For one, developer Visual Concepts has overhauled the gameplay this year with Pro Play. This emulates the action you see in the NBA better than ever before with more realistic animations and player movement. 2K24 also includes several new shot animations and more shot settings to help you fine-tune your style.

Dribbling has also received an overhaul. While the meta has varied in past entries, NBA 2K24 is more keen to reward those who can master crossovers and opposite-hand dribble moves. This means the dribble styles of virtuoso ball handlers like the agile Kyrie Irving and the incomparable Kobe Bryant will be the preferred approach for anyone playing online. Certain players will pick up on this meta sooner than others. But with enough time, you’ll be sizing up the opposition from the perimeter in no time.

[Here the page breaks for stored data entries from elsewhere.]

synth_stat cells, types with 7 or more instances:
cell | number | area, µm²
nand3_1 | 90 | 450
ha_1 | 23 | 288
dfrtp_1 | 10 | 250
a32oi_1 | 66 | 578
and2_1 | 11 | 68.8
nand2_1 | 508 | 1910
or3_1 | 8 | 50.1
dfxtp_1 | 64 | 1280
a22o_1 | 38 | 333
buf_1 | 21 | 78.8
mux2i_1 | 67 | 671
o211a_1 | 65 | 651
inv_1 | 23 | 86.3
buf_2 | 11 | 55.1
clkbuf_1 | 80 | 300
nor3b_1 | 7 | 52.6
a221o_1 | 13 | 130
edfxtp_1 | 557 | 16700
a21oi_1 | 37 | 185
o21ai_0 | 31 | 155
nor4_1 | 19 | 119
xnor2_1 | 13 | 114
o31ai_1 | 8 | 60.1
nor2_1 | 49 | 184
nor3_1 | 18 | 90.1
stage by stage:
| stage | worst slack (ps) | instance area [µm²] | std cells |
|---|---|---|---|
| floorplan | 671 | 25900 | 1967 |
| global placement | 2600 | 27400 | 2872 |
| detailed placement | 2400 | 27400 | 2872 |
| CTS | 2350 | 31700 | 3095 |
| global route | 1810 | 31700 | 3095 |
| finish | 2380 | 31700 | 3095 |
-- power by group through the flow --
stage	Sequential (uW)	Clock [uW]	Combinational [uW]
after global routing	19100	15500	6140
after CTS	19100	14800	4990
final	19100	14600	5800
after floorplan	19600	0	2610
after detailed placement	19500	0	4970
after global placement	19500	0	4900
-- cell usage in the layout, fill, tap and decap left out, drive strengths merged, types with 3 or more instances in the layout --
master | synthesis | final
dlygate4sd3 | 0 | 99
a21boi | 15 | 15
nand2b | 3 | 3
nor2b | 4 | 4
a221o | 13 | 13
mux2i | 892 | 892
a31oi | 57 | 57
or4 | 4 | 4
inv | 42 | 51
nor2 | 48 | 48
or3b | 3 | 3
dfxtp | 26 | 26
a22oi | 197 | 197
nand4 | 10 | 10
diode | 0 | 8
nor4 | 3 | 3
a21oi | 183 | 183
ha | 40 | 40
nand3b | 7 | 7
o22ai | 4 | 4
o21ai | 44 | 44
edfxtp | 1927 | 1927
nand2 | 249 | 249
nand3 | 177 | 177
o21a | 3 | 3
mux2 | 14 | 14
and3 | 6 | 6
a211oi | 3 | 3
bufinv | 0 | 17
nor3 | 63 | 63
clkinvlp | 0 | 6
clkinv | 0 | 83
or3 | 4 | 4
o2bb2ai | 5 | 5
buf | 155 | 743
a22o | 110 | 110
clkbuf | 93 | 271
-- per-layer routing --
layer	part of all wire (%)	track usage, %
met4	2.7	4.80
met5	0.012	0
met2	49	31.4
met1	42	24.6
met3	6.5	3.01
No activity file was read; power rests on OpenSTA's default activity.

Shooting is more or less the same, which isn’t a bad thing. Though online play still feels a lot like green-or-miss from time to time, the addition of Visual Shot Cue Settings — a replacement for shot-timing settings — gives you more options when it comes to how they want to execute inputs.

Visual Concepts has also added many new layup animations. These replace the stale ones that seemed to have been in the franchise forever. This isn’t to say the graphics have improved much. It looks more or less identical to 2K23 in terms of player models and visual fidelity. But once again, that’s not really a bad thing, considering the 2K series has consistently been one of the better-looking sports games on the market for quite some time.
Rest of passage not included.